Fine-tuned language models can generate critiques that help humans identify flaws in summaries they would otherwise overlook.

A machine-rendered reading of the paper's core claim, the machinery that carries it, and where it could break.

The paper demonstrates that large language models fine-tuned via behavioral cloning on human-written critiques can assist evaluators in spotting errors within topic-based summaries. This assistance works for both naturally occurring mistakes in model- and human-generated summaries and for deliberate deceptions inserted by humans. The work examines how model scale affects critique quality and shows that larger models improve at both producing and using their own critiques to refine outputs. If this holds, it points toward using AI to extend human oversight to tasks where direct evaluation is currently too difficult or time-consuming.

Core claim

We fine-tune large language models to write natural language critiques using behavioral cloning. On a topic-based summarization task, critiques written by our models help humans find flaws in summaries that they would have otherwise missed. Our models help find naturally occurring flaws in both model and human written summaries, and intentional flaws in summaries written by humans to be deliberately misleading. We study scaling properties of critiquing with both topic-based summarization and synthetic tasks. Larger models write more helpful critiques, and on most tasks are better at self-critiquing, despite having harder-to-critique outputs.
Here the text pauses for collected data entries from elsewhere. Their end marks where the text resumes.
**src/rtl/sst_pkg.sv**
```systemverilog
package sst_pkg;

    localparam int FRAME_MAX = 16;
    localparam int WF_W      = $clog2(FRAME_MAX);

    typedef logic [FRAME_MAX-1:0] word_t;
    typedef logic [WF_W:0]        cnt_t;

    // control register image, bit 0 upward: width-1, order, idle level, phase, master
    typedef struct packed {
        logic            master;
        logic            cpha;
        logic            cpol;
        logic            msb_first;
        logic [WF_W-1:0] wlen_m1;
    } cfg_t;

    localparam int CFG_W    = $bits(cfg_t);
    localparam int CLR_BIT  = CFG_W;
    localparam int BUSY_BIT = CFG_W + 1;
    localparam int COLL_BIT = CFG_W + 2;

    typedef enum logic [1:0] {
        A_CTRL = 2'd0,
        A_DATA = 2'd1,
        A_DIV  = 2'd2
    } addr_e;

    function automatic cnt_t frame_bits(cfg_t c);
        if (c.wlen_m1 == '0) return cnt_t'(2);
        return {1'b0, c.wlen_m1} + 1'b1;
    endfunction

    function automatic logic head_bit(word_t sr, cfg_t c);
        cnt_t top = frame_bits(c) - 1'b1;
        return c.msb_first ? sr[top[WF_W-1:0]] : sr[0];
    endfunction

    function automatic word_t tx_advance(word_t sr, logic msb);
        return msb ? (sr << 1) : (sr >> 1);
    endfunction

    function automatic word_t rx_insert(word_t sr, logic b, logic msb);
        return msb ? {sr[FRAME_MAX-2:0], b} : {b, sr[FRAME_MAX-1:1]};
    endfunction

    function automatic word_t rx_align(word_t sr, cfg_t c);
        return c.msb_first ? sr : (sr >> (cnt_t'(FRAME_MAX) - frame_bits(c)));
    endfunction

endpackage

```
**src/rtl/sst_edge_src.sv**
```systemverilog
module sst_edge_src
    import sst_pkg::*;
#(
    parameter int DIV_W       = 16,
    parameter int SYNC_STAGES = 2
) (
    input  logic             clk,
    input  logic             rst,
    input  logic             run,
    input  logic             master,
    input  logic             cpol,
    input  logic [DIV_W-1:0] reload,
    input  logic             sclk_in,
    input  logic             sdi,
    output logic             lead_ev,
    output logic             trail_ev,
    output logic             sclk_out,
    output logic             sdi_bit
);
    logic [DIV_W-1:0]     cnt;
    logic                 phase;
    logic                 run_m;
    logic                 tick;
    logic [SYNC_STAGES:0] ck_pipe;
    logic [SYNC_STAGES:0] dt_pipe;
    logic                 ck_new, ck_old, ext_rise, ext_fall;

    assign run_m = run & master;
    assign tick  = run_m && (cnt == '0);

    // master divider: held at reload while not shifting
    always_ff @(posedge clk) begin
        if (rst || !run_m) begin
            cnt   <= reload;
            phase <= 1'b0;
        end else if (cnt == '0) begin
            cnt   <= reload;
            phase <= ~phase;
        end else begin
            cnt <= cnt - 1'b1;
        end
    end

    // external clock and data synchronizer, extra stage for edge detection
    always_ff @(posedge clk) begin
        if (rst) begin
            ck_pipe <= '0;
            dt_pipe <= '0;
        end else begin
            ck_pipe[0] <= sclk_in;
            dt_pipe[0] <= sdi;
            for (int i = 1; i <= SYNC_STAGES; i++) begin
                ck_pipe[i] <= ck_pipe[i-1];
                dt_pipe[i] <= dt_pipe[i-1];
            end
        end
    end

    assign ck_new   = ck_pipe[SYNC_STAGES-1];
    assign ck_old   = ck_pipe[SYNC_STAGES];
    assign ext_rise = ck_new & ~ck_old;
    assign ext_fall = ~ck_new & ck_old;

    assign lead_ev  = (tick & ~phase) | (run & ~master & (cpol ? ext_fall : ext_rise));
    assign trail_ev = (tick &  phase) | (run & ~master & (cpol ? ext_rise : ext_fall));
    assign sclk_out = cpol ^ (master & phase);
    assign sdi_bit  = master ? sdi : dt_pipe[SYNC_STAGES-1];

    p_half_period_r8: assert property (@(posedge clk) disable iff (rst)
        (tick && reload != '0 && $stable(reload)) |=> !tick);

    p_single_edge_r7: assert property (@(posedge clk) disable iff (rst)
        !(lead_ev && trail_ev));

    p_idle_phase_r8: assert property (@(posedge clk) disable iff (rst)
        !run_m |=> (sclk_out == cpol));

endmodule

```
**src/rtl/sst_shift_engine.sv**
```systemverilog
module sst_shift_engine
    import sst_pkg::*;
(
    input  logic  clk,
    input  logic  rst,
    input  cfg_t  cfg,
    input  logic  load,
    input  word_t load_word,
    input  logic  lead_ev,
    input  logic  trail_ev,
    input  logic  sdi_bit,
    output logic  sdo,
    output logic  last_edge,
    output word_t rx_frame
);
    word_t tx_sr, rx_sr, rx_next;
    cnt_t  bcnt;
    logic  sample_ev, shift_ev;

    assign sample_ev = cfg.cpha ? trail_ev : lead_ev;
    assign shift_ev  = cfg.cpha ? lead_ev  : trail_ev;
    assign last_edge = trail_ev && (bcnt == frame_bits(cfg) - 1'b1);
    assign rx_next   = sample_ev ? rx_insert(rx_sr, sdi_bit, cfg.msb_first) : rx_sr;
    assign rx_frame  = rx_align(rx_next, cfg);

    always_ff @(posedge clk) begin
        if (rst) begin
            tx_sr <= '0;
            rx_sr <= '0;
            sdo   <= 1'b0;
            bcnt  <= '0;
        end else if (load) begin
            bcnt <= '0;
            if (cfg.cpha) begin
                tx_sr <= load_word;
            end else begin
                sdo   <= head_bit(load_word, cfg);
                tx_sr <= tx_advance(load_word, cfg.msb_first);
            end
        end else begin
            rx_sr <= rx_next;
            if (shift_ev && !(!cfg.cpha && last_edge)) begin
                sdo   <= head_bit(tx_sr, cfg);
                tx_sr <= tx_advance(tx_sr, cfg.msb_first);
            end
            if (trail_ev) bcnt <= last_edge ? '0 : bcnt + 1'b1;
        end
    end

    p_bit_count_range_r1: assert property (@(posedge clk) disable iff (rst)
        bcnt < frame_bits(cfg));

    p_load_restarts_count_r1: assert property (@(posedge clk) disable iff (rst)
        load |=> (bcnt == '0));

endmodule

```
**src/rtl/sst_top.sv**
```systemverilog
module sst_top
    import sst_pkg::*;
#(
    parameter int DIV_W       = 16,
    parameter int SYNC_STAGES = 2
) (
    input  logic        clk,
    input  logic        rst,
    input  logic        wr_en,
    input  logic [1:0]  addr,
    input  logic [15:0] wdata,
    output logic [15:0] rdata,
    output logic        tx_irq,
    output logic        rx_irq,
    input  logic        sclk_in,
    output logic        sclk_out,
    input  logic        sdi,
    output logic        sdo
);
    cfg_t             cfg;
    logic [DIV_W-1:0] reload;
    word_t            tbuf, rbuf, rx_frame;
    logic             tb_full, busy, coll;
    logic             start, last_edge, lead_ev, trail_ev, sdi_bit;
    logic             wr_ctrl, wr_data, wr_div;

    assign wr_ctrl = wr_en && (addr == A_CTRL);
    assign wr_data = wr_en && (addr == A_DATA);
    assign wr_div  = wr_en && (addr == A_DIV);
    assign start   = tb_full && (!busy || last_edge);

    always_ff @(posedge clk) begin
        if (rst) begin
            cfg     <= '0;
            reload  <= '0;
            tbuf    <= '0;
            rbuf    <= '0;
            tb_full <= 1'b0;
            busy    <= 1'b0;
            coll    <= 1'b0;
            tx_irq  <= 1'b0;
            rx_irq  <= 1'b0;
        end else begin
            tx_irq <= start;
            rx_irq <= last_edge;
            if (last_edge) rbuf <= rx_frame;
            if (start)          busy <= 1'b1;
            else if (last_edge) busy <= 1'b0;

            if (wr_data) begin
                tbuf    <= wdata;
                tb_full <= 1'b1;
                if (tb_full && !start) coll <= 1'b1;
            end else if (start) begin
                tb_full <= 1'b0;
            end

            if (wr_ctrl) begin
                cfg <= cfg_t'(wdata[CFG_W-1:0]);
                if (wdata[CLR_BIT]) coll <= 1'b0;
            end
            if (wr_div) reload <= wdata[DIV_W-1:0];
        end
    end

    always_comb begin
        case (addr)
            A_CTRL:  rdata = 16'({coll, busy, 1'b0, cfg});
            A_DATA:  rdata = rbuf;
            A_DIV:   rdata = 16'(reload);
            default: rdata = '0;
        endcase
    end

    sst_edge_src #(.DIV_W(DIV_W), .SYNC_STAGES(SYNC_STAGES)) u_edges (
        .clk(clk), .rst(rst), .run(busy), .master(cfg.master), .cpol(cfg.cpol),
        .reload(reload), .sclk_in(sclk_in), .sdi(sdi),
        .lead_ev(lead_ev), .trail_ev(trail_ev), .sclk_out(sclk_out), .sdi_bit(sdi_bit)
    );

    sst_shift_engine u_engine (
        .clk(clk), .rst(rst), .cfg(cfg), .load(start), .load_word(tbuf),
        .lead_ev(lead_ev), .trail_ev(trail_ev), .sdi_bit(sdi_bit),
        .sdo(sdo), .last_edge(last_edge), .rx_frame(rx_frame)
    );

    p_busy_ends_with_rx_r5: assert property (@(posedge clk) disable iff (rst)
        $fell(busy) |-> rx_irq);

    p_tx_req_while_busy_r4: assert property (@(posedge clk) disable iff (rst)
        tx_irq |-> busy);

    p_rx_req_one_cycle_r5: assert property (@(posedge clk) disable iff (rst)
        rx_irq |=> !rx_irq);

    p_idle_clock_level_r7: assert property (@(posedge clk) disable iff (rst)
        !busy |-> (sclk_out == cfg.cpol));

    p_collision_sticky_r10: assert property (@(posedge clk) disable iff (rst)
        (coll && !(wr_ctrl && wdata[CLR_BIT])) |=> coll);

endmodule

```
**config.mk**
```make
export PLATFORM = sky130hd
export DESIGN_NAME = bus_tenure_ctl
export DESIGN_NICKNAME = d
export VERILOG_FILES = /design/src/rtl/bus_tenure_pkg.sv /design/src/rtl/bt_fsm.sv /design/src/rtl/bt_pin_drv.sv /design/src/rtl/bus_tenure_ctl.sv
export SDC_FILE = /design/constraint.sdc
export NUM_CORES = 1
export LEC_CHECK = 0
export CAP_MARGIN = 5
export CORE_AREA = 4 4 41 43
export CTS_CLUSTER_DIAMETER = 50
export CTS_CLUSTER_SIZE = 12
export DETAILED_ROUTE_END_ITERATION = 8
export DIE_AREA = 0 0 45 47
export DONT_BUFFER_PORTS = 1
export PLACE_DENSITY = 0.57
export SLEW_MARGIN = 40
export SYNTH_ARGS = -nofsm -noshare
export SYNTH_HDL_FRONTEND = slang
export SYNTH_SLANG_ARGS = --single-unit
```
**constraint.sdc**
```tcl
create_clock -name clk -period 3.25 [get_ports clk]
set_clock_uncertainty 0.15 [all_clocks]
set_input_delay 0.65 -clock clk [delete_from_list [all_inputs] [get_ports clk]]
set_output_delay 0.65 -clock clk [all_outputs]
set_load 0.03 [all_outputs]
```
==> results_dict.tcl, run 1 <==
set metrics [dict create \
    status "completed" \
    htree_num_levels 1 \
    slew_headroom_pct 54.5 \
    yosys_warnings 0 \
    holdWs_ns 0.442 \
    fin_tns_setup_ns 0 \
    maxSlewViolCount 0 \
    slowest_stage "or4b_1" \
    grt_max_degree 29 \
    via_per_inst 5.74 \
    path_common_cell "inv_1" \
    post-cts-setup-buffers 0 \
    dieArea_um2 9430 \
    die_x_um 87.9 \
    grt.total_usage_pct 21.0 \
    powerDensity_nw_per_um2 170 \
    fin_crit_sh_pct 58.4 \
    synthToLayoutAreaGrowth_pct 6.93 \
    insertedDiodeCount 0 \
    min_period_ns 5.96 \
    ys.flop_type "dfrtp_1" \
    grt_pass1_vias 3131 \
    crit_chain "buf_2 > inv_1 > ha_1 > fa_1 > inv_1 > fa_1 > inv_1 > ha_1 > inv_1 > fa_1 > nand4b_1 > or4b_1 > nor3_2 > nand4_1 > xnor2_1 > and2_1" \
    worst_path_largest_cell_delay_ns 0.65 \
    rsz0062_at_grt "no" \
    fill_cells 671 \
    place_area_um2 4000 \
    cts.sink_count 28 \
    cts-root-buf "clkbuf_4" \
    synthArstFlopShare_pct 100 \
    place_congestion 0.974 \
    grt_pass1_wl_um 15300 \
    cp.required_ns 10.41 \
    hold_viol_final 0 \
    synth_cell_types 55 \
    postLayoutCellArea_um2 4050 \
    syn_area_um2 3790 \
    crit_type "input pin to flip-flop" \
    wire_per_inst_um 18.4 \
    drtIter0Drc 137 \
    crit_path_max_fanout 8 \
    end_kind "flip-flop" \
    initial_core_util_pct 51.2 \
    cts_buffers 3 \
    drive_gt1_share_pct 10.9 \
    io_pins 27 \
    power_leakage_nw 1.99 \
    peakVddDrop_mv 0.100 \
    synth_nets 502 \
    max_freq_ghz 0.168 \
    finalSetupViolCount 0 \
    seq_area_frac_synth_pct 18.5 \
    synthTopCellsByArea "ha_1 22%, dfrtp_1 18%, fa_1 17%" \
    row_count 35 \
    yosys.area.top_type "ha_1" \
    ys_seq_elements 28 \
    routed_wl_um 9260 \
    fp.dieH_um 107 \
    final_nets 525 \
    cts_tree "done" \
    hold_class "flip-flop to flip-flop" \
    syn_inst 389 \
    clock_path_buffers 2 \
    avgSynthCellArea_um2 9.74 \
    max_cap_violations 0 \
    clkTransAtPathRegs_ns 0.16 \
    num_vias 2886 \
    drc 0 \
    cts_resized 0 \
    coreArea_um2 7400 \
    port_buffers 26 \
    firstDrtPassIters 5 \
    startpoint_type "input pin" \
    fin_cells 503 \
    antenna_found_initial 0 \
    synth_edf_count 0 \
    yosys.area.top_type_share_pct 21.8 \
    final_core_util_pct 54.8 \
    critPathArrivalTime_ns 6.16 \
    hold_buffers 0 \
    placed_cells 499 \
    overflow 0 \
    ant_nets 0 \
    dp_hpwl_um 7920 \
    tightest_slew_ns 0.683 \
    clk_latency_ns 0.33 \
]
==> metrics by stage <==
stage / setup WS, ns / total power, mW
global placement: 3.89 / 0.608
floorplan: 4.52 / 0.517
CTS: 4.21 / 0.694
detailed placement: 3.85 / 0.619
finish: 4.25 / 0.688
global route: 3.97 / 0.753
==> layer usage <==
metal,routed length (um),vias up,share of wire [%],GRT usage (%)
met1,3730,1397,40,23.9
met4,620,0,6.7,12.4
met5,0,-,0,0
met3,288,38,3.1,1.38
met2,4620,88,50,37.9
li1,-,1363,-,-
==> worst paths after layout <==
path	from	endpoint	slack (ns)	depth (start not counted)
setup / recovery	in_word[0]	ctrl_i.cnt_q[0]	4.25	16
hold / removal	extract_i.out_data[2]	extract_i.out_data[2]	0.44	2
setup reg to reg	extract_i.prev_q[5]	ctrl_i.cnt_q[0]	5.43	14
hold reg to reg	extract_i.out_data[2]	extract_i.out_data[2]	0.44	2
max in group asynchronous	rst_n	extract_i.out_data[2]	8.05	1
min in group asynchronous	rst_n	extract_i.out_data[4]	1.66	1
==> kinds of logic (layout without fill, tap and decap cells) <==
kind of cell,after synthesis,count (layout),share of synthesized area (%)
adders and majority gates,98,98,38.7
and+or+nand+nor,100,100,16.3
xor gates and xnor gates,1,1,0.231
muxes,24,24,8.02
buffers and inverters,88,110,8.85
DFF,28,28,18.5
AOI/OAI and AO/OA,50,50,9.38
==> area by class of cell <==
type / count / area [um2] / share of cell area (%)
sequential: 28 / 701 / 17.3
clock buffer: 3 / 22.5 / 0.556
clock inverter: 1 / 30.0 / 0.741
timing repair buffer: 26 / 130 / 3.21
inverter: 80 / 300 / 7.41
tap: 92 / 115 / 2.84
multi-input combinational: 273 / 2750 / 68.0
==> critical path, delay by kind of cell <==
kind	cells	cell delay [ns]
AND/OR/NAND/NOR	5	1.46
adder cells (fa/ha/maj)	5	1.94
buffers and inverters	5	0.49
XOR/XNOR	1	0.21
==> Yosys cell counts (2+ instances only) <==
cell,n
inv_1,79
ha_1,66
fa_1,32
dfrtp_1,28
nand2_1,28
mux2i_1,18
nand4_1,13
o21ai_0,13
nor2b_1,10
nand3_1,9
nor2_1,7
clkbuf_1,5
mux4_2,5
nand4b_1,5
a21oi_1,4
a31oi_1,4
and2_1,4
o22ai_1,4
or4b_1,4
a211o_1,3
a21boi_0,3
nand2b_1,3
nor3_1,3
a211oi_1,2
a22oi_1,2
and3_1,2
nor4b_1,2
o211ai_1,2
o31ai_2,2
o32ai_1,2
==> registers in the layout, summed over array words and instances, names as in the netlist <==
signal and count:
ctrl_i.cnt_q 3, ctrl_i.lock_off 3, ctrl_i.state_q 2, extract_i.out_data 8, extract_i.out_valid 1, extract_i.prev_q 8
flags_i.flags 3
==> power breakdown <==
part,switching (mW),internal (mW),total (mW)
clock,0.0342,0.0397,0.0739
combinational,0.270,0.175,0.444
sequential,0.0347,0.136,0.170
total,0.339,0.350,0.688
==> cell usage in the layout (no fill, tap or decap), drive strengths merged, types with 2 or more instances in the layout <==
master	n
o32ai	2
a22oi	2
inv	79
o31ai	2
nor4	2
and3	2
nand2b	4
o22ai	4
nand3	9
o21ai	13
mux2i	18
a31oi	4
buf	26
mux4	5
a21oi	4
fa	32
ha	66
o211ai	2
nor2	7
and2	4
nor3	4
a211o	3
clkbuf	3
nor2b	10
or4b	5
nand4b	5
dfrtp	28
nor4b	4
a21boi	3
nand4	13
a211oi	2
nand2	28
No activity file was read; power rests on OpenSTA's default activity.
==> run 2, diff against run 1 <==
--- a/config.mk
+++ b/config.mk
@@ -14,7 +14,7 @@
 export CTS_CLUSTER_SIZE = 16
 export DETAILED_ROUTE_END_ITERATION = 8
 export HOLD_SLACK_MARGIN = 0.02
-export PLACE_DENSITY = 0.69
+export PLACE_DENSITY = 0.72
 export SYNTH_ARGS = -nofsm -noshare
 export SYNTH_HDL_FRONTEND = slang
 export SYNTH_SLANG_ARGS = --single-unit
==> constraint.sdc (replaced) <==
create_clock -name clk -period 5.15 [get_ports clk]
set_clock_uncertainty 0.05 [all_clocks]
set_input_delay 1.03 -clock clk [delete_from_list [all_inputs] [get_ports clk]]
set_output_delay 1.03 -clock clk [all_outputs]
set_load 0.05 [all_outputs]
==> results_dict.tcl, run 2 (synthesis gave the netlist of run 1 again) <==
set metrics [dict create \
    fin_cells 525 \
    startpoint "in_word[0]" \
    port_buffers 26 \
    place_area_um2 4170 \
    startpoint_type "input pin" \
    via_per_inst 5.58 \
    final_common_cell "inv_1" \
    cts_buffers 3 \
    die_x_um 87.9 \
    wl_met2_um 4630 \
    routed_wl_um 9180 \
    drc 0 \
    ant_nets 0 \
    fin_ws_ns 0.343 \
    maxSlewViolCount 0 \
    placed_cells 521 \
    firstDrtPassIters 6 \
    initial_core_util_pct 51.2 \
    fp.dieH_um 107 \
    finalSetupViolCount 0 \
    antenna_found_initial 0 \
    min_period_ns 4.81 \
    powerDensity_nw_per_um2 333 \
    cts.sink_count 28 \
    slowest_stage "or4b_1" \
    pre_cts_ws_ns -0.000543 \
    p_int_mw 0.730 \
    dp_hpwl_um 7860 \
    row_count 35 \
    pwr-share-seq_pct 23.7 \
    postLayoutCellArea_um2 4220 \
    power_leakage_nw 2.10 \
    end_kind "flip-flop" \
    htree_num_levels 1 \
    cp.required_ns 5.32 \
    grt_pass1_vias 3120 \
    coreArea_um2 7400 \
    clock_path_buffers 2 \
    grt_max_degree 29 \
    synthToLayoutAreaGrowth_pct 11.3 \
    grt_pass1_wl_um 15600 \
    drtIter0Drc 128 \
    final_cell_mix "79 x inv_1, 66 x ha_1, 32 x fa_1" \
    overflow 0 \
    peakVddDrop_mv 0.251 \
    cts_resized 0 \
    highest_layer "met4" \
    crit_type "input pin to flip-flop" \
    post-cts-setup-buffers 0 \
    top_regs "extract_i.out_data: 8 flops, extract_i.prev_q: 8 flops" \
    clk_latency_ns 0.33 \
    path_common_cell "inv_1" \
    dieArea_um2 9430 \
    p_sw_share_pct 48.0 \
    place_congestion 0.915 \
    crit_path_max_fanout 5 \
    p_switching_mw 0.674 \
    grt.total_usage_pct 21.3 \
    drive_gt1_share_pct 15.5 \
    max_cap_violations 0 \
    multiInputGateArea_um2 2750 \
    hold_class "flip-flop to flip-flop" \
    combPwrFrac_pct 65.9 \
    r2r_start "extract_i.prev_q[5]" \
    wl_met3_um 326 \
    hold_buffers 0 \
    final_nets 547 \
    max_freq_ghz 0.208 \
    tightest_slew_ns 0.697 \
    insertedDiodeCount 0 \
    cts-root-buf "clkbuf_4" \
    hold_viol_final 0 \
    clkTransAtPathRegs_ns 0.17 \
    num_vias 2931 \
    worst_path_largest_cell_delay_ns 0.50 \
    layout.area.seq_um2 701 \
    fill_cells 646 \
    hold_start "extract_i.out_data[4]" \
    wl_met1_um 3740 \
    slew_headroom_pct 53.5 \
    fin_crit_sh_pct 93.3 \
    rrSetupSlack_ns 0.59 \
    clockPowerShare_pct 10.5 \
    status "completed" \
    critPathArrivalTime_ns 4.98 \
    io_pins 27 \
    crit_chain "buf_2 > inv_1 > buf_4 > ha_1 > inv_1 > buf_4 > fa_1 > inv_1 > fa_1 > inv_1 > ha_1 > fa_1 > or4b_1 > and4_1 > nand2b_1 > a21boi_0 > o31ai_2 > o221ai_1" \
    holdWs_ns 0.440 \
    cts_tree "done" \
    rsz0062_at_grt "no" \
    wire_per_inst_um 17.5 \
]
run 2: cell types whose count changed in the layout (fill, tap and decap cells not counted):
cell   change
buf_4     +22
==> src/rtl/excl_mon_pkg.sv <==
package excl_mon_pkg;

  localparam int ADDR_W = 32;

  typedef enum logic [1:0] {
    ACC_PLAIN     = 2'd0,
    ACC_LDEX      = 2'd1,
    ACC_STEX      = 2'd2,
    ACC_PLAIN_ALT = 2'd3
  } acc_kind_e;

  function automatic int core_width(input int n);
    return (n > 1) ? $clog2(n) : 1;
  endfunction

endpackage

==> src/rtl/excl_mon_classify.sv <==
module excl_mon_classify
  import excl_mon_pkg::*;
(
  input  logic       req_vld_i,
  input  logic [1:0] req_kind_i,
  output logic       is_ldex_o,
  output logic       is_stex_o
);

  acc_kind_e kind;

  always_comb begin
    kind      = acc_kind_e'(req_kind_i);
    is_ldex_o = 1'b0;
    is_stex_o = 1'b0;
    if (req_vld_i) begin
      unique case (kind)
        ACC_LDEX: is_ldex_o = 1'b1;
        ACC_STEX: is_stex_o = 1'b1;
        default:  ;
      endcase
    end
  end

endmodule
Larger models can also integrate their own self-c

What carries the argument

Behavioral cloning from human critique examples to fine-tune large language models for producing natural language critiques that assist human evaluators on summarization tasks.

If this is right

  • Larger models produce more helpful critiques than smaller ones across the studied tasks.
  • Larger models are better at self-critiquing even though their generated summaries become harder to critique.
  • Models can use their own critiques as feedback to produce improved summaries.
  • Measurements indicate that even large models possess relevant knowledge they do not articulate in critique form.

Where Pith is reading between the lines

These are editorial extensions of the paper, not claims the author makes directly.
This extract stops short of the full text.